Mrs. Ochiltree had not observed her niece's approach, nor did she look up when William drew near. Her eyes were closed, and she would let her head sink slowly forward, recovering it now and then with a spasmodic jerk.
"Colonel Ochiltree," she muttered, "was shot at the battle of Culpepper Court House, and left me a widow for the second time. But I would not have married any man on earth after him."
"Mis' Ochiltree!" cried William, raising his voice, "oh, Mis'
Ochiltree!"
"If I had found a man,—a real man,—I might have married again. I did not care for weaklings. I could have married John Delamere if I had wanted him. But pshaw! I could have wound him round"—
"Go round to the kitchen, William," interrupted Mrs. Carteret impatiently, "and tell Aunt Dinah to come and wake her up."

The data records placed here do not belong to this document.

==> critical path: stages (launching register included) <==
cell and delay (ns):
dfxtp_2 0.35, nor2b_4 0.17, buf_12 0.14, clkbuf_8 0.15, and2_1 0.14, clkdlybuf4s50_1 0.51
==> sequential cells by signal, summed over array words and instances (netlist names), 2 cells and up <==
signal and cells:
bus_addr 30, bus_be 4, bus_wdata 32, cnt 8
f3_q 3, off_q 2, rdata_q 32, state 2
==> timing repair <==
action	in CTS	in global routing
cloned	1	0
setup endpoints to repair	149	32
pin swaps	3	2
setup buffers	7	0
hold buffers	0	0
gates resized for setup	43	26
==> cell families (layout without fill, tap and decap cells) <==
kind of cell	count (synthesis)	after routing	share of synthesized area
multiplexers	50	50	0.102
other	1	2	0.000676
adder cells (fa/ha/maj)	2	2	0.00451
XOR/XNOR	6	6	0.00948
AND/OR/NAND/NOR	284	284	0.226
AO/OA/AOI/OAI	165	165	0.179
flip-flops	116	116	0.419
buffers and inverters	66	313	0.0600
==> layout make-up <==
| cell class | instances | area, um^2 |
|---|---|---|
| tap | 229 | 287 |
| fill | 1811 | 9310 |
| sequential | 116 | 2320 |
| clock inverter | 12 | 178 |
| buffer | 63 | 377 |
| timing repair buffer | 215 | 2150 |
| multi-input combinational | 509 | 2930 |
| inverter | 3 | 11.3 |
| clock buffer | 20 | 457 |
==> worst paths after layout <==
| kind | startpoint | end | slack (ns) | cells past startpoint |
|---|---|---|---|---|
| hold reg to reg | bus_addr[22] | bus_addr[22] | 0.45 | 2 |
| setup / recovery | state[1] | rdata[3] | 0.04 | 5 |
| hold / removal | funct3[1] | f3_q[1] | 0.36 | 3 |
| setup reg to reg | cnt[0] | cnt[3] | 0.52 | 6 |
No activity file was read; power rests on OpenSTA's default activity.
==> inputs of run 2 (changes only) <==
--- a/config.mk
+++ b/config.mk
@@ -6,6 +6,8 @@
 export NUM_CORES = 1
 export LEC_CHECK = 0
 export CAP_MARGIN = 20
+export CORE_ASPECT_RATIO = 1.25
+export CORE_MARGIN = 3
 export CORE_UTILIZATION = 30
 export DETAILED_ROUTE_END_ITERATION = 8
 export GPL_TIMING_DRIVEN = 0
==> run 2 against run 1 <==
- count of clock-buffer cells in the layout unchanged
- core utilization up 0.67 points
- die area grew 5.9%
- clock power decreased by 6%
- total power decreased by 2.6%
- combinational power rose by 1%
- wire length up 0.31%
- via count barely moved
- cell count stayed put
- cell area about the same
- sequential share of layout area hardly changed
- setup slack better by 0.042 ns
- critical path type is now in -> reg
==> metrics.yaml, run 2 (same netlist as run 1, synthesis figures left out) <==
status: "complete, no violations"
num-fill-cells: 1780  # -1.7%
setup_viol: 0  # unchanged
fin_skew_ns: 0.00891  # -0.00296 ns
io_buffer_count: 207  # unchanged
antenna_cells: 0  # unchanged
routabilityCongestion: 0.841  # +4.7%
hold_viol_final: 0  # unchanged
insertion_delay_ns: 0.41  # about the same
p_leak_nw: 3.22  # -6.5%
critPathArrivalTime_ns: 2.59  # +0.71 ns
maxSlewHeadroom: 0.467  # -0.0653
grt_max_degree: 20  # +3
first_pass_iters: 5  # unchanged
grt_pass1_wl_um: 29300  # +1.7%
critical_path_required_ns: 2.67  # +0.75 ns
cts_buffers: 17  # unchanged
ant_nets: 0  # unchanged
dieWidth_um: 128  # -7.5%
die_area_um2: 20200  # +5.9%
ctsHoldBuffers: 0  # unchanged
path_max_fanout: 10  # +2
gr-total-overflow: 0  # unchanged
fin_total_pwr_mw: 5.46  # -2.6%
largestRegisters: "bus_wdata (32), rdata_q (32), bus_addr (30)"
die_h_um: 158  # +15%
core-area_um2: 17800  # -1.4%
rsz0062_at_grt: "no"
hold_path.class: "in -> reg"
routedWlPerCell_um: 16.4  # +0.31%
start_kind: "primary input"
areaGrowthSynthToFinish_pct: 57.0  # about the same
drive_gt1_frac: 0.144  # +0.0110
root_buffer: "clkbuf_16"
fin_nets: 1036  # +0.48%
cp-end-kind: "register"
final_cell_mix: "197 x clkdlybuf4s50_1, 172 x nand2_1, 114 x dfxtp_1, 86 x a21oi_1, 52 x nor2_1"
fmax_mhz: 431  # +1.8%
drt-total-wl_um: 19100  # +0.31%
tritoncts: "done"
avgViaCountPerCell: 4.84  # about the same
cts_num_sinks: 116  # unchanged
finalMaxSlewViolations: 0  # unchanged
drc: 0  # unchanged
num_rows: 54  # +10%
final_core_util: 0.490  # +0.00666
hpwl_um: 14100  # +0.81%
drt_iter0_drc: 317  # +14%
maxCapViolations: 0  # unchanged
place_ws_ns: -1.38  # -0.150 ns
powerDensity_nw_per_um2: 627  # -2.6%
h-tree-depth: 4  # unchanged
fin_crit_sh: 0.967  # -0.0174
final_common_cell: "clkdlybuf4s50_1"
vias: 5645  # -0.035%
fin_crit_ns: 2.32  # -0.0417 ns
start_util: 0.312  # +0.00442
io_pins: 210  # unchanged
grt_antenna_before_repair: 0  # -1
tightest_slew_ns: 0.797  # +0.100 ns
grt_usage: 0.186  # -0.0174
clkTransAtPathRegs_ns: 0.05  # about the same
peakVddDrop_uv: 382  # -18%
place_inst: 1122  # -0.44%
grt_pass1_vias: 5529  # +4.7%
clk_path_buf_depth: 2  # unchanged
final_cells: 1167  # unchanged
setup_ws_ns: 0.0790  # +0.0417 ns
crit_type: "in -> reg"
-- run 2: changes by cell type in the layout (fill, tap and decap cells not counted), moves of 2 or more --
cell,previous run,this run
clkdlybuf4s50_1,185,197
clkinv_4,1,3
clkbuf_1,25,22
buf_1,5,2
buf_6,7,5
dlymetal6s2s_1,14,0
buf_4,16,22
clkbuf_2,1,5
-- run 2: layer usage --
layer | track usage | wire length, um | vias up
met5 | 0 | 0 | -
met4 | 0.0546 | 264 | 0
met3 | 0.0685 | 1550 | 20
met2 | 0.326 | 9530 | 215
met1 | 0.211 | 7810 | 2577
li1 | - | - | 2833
===== src/rtl/connect4_pkg.sv =====
// Shared board geometry, cell encodings and scheduler state encoding
// for the Connect Four VGA chip-draw path.
package connect4_pkg;

   localparam int COLS       = 7;
   localparam int ROWS       = 6;
   localparam int CELLS      = COLS * ROWS;
   localparam int SPRITE_PIX = 256;

   localparam logic [1:0] CELL_EMPTY = 2'b00;
   localparam logic [1:0] CELL_RED   = 2'b01;
   localparam logic [1:0] CELL_BLUE  = 2'b10;

   typedef enum logic [2:0] {
      ST_IDLE,
      ST_RD_ADDR,
      ST_RD_WAIT,
      ST_DRAW,
      ST_FLUSH,
      ST_DONE
   } state_e;

   // Sprite origin x: origin + col*16, truncated to 8 bits.
   function automatic logic [7:0] x_of(input logic [7:0] org,
                                       input logic [2:0] col);
      return org + {1'b0, col, 4'b0000};
   endfunction

   // Sprite origin y: origin + row*16, truncated to 7 bits.
   function automatic logic [6:0] y_of(input logic [6:0] org,
                                       input logic [2:0] row);
      return org + {row, 4'b0000};
   endfunction

endpackage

William returned in a few moments with a fat, comfortable looking black woman, who curtsied to Mrs. Carteret at the gate, and then going up to her mistress seized her by the shoulder and shook her vigorously.
"Wake up dere, Mis' Polly," she screamed, as harshly as her mellow voice would permit. "Mis' 'Livy wants you ter go drivin' wid 'er!"
"Dinah," exclaimed the old lady, sitting suddenly upright with a defiant assumption of wakefulness, "why do you take so long to come when I call? Bring me my bonnet and shawl. Don't you see my niece waiting for me at the gate?"
"Hyuh dey is, hyuh dey is!" returned Dinah, producing the bonnet and shawl, and assisting Mrs. Ochiltree to put them on.
Leaning on William's arm, the old lady went slowly down the walk, and was handed to the rear seat with Mrs. Carteret.